- [Data to examine]:
··········
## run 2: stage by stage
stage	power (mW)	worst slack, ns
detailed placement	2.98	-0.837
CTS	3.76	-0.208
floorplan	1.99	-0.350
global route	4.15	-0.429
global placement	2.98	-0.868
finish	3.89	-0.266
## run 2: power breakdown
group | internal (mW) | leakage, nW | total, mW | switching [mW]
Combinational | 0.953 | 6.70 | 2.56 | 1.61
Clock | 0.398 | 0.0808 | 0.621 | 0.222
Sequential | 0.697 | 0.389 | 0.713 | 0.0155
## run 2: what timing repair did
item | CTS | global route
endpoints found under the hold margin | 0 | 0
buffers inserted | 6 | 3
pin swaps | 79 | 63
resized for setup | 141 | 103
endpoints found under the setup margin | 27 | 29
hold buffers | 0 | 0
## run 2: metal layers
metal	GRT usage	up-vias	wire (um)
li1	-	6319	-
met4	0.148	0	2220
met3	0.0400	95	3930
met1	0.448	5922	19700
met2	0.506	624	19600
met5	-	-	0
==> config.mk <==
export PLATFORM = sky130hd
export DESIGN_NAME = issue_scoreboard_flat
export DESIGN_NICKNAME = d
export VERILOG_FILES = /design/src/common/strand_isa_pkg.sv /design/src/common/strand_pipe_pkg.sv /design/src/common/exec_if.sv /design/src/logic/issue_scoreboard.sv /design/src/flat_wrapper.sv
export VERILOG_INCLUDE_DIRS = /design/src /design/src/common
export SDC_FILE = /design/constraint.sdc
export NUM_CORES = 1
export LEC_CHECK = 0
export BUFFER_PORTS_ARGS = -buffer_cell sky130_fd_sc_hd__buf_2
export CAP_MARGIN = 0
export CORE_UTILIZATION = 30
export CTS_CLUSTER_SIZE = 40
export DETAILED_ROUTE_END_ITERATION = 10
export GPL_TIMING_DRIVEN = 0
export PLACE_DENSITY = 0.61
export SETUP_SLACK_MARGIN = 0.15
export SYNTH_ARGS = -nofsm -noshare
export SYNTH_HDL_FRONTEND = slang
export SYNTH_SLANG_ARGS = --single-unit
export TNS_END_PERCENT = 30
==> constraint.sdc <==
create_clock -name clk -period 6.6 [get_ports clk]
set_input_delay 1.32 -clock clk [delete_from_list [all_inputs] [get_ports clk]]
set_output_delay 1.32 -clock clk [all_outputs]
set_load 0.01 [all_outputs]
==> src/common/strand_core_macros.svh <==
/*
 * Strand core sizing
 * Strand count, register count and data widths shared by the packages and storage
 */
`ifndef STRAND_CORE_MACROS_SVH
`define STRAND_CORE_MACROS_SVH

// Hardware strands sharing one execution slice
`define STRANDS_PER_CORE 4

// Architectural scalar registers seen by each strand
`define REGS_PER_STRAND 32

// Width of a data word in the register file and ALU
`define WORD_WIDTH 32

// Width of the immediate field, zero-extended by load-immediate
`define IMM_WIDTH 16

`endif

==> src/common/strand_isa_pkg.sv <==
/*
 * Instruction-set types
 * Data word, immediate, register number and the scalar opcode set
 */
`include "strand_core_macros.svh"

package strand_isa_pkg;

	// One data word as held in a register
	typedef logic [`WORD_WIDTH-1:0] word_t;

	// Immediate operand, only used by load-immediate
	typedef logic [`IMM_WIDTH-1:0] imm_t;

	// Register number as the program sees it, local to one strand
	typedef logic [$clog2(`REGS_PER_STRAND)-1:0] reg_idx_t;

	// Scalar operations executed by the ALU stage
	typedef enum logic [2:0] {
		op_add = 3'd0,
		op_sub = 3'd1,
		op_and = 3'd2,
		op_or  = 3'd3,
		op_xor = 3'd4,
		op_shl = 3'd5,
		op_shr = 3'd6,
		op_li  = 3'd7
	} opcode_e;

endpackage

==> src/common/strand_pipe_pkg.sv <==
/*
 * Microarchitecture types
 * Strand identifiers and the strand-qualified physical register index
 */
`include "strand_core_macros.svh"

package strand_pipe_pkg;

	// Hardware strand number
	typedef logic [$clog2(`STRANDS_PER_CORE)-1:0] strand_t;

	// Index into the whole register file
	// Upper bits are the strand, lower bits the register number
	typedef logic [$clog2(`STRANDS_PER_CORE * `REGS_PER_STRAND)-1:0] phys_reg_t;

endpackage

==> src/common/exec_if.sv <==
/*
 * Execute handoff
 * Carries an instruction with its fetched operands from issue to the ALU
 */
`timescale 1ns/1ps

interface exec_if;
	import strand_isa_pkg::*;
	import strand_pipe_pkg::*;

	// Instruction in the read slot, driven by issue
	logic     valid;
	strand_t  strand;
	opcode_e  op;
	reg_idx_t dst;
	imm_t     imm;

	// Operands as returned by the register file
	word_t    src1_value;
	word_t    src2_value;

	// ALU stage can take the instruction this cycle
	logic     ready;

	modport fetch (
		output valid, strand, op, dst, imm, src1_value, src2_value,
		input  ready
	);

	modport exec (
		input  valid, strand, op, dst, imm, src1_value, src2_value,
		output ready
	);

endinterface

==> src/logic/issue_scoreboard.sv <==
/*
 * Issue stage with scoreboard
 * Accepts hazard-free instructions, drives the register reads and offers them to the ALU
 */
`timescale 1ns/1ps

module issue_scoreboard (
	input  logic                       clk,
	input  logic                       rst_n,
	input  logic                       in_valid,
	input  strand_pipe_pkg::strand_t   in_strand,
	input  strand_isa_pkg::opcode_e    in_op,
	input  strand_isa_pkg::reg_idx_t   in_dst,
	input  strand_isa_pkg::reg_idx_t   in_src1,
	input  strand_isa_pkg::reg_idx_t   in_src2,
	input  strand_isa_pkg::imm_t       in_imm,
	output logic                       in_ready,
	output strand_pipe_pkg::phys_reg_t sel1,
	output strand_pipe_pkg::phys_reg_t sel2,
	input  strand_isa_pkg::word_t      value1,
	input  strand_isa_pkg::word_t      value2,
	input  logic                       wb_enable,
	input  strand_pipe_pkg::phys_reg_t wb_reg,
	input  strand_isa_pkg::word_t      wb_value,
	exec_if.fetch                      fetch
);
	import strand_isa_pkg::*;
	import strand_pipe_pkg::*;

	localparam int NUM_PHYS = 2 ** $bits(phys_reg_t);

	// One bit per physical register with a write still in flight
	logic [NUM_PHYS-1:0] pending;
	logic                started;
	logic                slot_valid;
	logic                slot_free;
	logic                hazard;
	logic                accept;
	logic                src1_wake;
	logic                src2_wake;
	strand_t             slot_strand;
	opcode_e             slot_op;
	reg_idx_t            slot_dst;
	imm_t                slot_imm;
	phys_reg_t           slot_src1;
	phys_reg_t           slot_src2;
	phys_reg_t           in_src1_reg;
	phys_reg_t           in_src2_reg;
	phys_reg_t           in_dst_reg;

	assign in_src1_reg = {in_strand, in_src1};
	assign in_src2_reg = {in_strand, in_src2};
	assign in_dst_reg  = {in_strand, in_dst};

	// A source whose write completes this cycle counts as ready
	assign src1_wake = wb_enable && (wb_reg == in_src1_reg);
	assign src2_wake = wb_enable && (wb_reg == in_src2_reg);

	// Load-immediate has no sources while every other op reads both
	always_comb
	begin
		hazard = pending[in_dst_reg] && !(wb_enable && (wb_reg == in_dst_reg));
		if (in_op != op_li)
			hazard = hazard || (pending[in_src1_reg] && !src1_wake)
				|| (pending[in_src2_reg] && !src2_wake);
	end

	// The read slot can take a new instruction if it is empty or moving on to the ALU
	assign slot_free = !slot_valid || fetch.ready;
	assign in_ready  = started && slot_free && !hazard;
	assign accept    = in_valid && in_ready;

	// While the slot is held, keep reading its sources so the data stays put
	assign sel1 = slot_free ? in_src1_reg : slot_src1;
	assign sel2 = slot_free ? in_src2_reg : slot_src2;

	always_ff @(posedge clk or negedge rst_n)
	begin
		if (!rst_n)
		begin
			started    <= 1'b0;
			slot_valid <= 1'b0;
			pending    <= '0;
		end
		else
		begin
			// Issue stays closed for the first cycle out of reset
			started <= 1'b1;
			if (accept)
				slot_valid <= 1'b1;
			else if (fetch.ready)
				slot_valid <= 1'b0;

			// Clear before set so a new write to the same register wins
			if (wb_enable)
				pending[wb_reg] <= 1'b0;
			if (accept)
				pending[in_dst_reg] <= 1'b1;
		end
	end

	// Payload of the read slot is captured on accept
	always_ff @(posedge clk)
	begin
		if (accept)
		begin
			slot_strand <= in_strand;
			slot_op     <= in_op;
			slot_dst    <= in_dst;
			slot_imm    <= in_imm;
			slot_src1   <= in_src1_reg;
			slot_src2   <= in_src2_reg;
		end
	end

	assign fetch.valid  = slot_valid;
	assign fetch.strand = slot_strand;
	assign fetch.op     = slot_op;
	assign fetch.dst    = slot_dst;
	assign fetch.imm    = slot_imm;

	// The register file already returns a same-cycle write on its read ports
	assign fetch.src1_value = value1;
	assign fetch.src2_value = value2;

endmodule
··········
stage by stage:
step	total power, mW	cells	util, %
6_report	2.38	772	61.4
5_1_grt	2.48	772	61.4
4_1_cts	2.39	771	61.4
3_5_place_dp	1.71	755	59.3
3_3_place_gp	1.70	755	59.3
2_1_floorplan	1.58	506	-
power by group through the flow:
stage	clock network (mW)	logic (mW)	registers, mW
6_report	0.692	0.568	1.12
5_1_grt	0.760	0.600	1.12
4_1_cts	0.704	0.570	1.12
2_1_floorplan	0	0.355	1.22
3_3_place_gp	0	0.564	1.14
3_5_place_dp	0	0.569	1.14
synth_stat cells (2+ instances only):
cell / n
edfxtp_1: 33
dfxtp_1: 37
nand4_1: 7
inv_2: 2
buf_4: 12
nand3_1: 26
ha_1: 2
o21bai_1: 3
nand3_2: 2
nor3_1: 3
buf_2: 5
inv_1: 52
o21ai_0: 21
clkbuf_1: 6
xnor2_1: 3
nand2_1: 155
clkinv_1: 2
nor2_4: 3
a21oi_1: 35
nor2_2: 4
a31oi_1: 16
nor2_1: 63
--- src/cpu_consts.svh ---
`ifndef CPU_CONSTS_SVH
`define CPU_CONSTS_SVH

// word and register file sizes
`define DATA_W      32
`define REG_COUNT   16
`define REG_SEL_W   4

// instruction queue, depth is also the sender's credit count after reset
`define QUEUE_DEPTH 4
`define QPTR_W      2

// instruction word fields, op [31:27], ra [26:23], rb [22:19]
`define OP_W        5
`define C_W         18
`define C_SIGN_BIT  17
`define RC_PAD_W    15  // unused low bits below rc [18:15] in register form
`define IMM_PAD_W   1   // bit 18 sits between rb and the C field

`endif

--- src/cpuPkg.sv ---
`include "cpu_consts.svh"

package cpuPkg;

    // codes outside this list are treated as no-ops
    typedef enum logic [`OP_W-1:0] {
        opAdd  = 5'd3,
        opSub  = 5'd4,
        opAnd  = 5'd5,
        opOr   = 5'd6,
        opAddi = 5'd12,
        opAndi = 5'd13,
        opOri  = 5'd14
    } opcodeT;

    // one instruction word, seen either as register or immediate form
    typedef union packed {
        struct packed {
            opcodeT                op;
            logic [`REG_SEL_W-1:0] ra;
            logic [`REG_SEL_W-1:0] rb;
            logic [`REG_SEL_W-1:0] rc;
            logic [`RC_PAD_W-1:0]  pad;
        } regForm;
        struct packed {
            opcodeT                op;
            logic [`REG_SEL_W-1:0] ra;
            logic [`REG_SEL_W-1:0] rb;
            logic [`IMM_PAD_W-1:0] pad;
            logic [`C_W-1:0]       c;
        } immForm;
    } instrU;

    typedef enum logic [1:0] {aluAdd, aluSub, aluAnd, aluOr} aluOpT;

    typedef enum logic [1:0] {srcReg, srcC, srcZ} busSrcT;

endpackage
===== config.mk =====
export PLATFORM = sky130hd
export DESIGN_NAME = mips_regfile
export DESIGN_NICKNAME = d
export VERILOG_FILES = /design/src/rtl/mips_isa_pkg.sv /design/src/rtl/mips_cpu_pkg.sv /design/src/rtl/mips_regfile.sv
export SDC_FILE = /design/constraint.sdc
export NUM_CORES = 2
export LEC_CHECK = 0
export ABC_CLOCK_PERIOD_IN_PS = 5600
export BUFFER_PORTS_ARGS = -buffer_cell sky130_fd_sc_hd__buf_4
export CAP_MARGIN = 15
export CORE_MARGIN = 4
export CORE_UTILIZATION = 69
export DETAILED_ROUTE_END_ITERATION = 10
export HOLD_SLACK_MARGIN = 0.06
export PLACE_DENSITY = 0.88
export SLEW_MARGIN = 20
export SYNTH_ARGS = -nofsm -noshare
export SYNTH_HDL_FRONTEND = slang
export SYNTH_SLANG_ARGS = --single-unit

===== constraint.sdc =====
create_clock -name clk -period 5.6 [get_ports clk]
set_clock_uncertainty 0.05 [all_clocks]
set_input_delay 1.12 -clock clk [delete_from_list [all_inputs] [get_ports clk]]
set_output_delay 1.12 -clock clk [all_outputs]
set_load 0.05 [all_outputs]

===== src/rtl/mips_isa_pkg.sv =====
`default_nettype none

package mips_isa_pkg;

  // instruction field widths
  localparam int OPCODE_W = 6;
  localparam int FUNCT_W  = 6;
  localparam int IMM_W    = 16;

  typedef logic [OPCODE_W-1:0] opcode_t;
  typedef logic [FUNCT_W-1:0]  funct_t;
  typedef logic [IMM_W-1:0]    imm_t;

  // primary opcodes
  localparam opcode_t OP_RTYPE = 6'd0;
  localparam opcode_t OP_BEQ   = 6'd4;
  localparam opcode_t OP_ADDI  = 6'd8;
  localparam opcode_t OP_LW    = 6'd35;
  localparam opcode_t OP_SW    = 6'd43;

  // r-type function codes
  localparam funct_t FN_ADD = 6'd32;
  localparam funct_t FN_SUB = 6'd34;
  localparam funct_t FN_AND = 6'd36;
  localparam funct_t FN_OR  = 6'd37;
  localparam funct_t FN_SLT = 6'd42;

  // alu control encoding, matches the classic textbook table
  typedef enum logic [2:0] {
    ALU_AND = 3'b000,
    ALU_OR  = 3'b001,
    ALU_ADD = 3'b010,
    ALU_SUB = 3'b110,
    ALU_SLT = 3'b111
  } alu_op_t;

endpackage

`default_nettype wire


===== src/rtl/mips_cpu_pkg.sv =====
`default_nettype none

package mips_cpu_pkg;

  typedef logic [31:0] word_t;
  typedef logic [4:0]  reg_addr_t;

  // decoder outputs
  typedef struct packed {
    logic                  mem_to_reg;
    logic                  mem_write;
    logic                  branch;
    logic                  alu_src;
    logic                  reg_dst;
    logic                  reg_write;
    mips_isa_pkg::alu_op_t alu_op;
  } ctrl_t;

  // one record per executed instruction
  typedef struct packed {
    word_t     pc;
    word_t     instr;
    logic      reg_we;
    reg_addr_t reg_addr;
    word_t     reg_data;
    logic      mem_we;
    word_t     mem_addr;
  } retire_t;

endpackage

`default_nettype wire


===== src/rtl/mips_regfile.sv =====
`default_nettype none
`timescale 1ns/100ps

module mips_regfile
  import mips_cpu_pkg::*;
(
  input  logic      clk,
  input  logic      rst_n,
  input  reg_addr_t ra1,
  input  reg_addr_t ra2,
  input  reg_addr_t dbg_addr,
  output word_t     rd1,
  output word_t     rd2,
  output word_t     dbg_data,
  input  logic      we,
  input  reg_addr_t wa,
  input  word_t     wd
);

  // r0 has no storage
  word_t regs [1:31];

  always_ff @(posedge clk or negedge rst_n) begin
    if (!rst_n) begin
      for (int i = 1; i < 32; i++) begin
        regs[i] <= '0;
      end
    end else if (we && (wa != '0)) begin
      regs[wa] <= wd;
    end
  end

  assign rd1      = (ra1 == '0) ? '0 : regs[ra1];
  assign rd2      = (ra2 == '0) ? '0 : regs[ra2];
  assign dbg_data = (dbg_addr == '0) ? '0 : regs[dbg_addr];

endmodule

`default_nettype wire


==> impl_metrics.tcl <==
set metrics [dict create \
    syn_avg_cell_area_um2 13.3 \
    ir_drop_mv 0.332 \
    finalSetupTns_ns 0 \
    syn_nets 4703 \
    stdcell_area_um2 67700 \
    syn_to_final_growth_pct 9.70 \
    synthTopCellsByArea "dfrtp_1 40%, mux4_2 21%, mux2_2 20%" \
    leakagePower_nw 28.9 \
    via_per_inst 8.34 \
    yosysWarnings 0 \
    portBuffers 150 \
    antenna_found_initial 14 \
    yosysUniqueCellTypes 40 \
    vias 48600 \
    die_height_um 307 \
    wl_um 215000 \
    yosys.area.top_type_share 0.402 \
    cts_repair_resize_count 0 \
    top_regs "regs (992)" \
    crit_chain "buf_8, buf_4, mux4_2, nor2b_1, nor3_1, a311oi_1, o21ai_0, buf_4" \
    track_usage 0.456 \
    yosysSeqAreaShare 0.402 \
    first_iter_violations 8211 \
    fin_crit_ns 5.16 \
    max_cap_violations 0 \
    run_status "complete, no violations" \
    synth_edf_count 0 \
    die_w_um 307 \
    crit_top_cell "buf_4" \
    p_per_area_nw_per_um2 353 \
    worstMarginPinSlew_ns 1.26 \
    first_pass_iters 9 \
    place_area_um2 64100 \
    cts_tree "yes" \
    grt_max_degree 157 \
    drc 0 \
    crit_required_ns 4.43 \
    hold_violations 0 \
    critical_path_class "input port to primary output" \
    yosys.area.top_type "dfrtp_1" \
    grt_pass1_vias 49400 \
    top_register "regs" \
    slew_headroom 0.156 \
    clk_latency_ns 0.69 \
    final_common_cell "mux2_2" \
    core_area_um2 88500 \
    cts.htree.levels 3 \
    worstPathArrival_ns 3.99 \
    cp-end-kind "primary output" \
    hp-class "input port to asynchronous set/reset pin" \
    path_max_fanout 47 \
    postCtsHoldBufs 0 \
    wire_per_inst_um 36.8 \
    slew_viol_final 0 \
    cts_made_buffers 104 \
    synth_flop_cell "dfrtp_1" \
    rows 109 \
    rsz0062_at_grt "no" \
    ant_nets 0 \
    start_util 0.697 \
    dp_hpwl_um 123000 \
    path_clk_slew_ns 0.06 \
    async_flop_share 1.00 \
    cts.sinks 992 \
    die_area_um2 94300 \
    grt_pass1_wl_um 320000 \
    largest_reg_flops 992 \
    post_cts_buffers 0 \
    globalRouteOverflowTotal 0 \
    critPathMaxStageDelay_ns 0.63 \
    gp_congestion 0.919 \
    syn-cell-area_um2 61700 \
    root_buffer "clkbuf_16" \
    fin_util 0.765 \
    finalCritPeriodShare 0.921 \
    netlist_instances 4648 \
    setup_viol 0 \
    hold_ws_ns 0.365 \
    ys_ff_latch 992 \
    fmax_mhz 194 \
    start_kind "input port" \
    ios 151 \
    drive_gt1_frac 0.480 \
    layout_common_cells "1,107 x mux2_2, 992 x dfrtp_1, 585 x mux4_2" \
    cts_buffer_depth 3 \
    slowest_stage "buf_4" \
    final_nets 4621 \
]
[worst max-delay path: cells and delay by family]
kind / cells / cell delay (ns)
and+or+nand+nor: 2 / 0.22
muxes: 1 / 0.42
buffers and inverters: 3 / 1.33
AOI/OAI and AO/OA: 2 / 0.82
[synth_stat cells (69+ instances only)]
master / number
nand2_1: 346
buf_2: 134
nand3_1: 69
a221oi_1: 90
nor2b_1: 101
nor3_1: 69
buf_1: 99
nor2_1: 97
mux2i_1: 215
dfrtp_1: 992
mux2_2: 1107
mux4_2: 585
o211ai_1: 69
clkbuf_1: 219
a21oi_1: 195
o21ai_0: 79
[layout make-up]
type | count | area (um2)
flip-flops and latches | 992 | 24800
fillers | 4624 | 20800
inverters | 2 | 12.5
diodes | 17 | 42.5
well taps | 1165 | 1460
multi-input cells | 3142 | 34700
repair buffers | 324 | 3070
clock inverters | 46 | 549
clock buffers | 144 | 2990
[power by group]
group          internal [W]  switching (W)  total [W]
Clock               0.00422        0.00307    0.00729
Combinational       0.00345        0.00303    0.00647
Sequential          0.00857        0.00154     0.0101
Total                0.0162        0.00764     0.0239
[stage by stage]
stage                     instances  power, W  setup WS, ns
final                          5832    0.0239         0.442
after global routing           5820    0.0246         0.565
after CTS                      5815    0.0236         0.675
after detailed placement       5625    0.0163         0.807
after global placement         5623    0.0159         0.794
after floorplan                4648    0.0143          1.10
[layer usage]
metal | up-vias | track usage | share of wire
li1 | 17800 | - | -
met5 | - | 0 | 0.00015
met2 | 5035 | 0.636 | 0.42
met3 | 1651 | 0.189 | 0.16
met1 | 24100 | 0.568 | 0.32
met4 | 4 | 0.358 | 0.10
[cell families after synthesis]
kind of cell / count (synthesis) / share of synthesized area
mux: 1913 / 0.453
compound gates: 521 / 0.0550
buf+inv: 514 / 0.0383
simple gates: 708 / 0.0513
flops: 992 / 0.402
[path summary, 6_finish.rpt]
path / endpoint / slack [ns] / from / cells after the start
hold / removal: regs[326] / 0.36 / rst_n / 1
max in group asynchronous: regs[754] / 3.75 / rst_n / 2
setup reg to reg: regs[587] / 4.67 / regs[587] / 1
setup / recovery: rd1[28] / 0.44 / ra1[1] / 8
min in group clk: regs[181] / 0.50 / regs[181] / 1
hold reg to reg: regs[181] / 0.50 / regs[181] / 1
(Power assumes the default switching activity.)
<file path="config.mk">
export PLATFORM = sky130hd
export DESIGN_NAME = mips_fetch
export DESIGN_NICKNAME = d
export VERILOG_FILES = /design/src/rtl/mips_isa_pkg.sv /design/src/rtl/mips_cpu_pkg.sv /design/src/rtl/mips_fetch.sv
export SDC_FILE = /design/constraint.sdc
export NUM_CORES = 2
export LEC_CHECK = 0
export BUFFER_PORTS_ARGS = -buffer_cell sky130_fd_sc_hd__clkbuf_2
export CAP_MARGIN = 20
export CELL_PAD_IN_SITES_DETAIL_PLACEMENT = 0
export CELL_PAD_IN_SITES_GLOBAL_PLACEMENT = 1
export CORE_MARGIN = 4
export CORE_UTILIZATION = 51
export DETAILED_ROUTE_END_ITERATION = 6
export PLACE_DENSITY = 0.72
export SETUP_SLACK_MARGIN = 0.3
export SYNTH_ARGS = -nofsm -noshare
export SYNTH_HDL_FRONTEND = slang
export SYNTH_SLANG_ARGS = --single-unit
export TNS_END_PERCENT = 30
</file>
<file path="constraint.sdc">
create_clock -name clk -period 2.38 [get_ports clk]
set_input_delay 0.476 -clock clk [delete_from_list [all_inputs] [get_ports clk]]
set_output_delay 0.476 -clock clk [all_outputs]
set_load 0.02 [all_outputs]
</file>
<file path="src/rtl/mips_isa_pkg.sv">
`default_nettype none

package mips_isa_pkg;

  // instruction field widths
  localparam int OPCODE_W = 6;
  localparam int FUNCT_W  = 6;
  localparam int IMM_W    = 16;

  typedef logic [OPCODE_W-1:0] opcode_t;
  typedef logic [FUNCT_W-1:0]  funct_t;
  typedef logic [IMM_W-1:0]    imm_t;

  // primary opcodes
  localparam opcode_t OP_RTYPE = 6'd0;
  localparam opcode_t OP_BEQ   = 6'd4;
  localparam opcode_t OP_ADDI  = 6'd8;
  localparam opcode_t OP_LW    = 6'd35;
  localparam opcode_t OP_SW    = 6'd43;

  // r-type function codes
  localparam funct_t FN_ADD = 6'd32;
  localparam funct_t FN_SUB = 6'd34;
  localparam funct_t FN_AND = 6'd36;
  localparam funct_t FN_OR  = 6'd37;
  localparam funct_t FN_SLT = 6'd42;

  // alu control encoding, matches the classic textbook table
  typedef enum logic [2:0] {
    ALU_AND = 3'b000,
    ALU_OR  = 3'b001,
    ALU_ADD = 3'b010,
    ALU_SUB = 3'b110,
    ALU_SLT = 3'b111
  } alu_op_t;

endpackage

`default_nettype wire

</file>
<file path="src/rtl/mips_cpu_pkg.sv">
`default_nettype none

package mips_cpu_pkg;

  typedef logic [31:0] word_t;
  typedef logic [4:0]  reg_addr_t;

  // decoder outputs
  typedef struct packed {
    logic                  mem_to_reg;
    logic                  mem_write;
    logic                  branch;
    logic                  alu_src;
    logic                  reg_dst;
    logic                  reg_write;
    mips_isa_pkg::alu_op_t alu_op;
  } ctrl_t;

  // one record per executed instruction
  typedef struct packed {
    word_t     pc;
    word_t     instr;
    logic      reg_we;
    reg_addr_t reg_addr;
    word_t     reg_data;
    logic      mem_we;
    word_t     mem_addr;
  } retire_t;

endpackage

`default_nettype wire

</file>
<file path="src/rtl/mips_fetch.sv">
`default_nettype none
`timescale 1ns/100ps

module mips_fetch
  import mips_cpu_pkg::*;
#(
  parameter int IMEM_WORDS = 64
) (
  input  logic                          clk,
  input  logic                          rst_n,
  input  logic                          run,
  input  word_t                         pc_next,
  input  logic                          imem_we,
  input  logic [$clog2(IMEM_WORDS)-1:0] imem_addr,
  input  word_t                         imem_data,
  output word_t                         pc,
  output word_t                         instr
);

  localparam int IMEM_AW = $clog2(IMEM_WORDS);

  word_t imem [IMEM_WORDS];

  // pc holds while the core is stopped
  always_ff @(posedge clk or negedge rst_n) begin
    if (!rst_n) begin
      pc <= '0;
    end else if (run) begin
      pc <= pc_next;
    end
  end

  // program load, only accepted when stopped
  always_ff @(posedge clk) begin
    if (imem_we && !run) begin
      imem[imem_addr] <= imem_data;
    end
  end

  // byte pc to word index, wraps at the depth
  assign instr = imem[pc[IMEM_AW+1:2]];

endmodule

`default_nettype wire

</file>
··········
Filter the entries and copy each line with "endpoints".

- [Answer]:
endpoints found under the hold margin | 0 | 0
endpoints found under the setup margin | 27 | 29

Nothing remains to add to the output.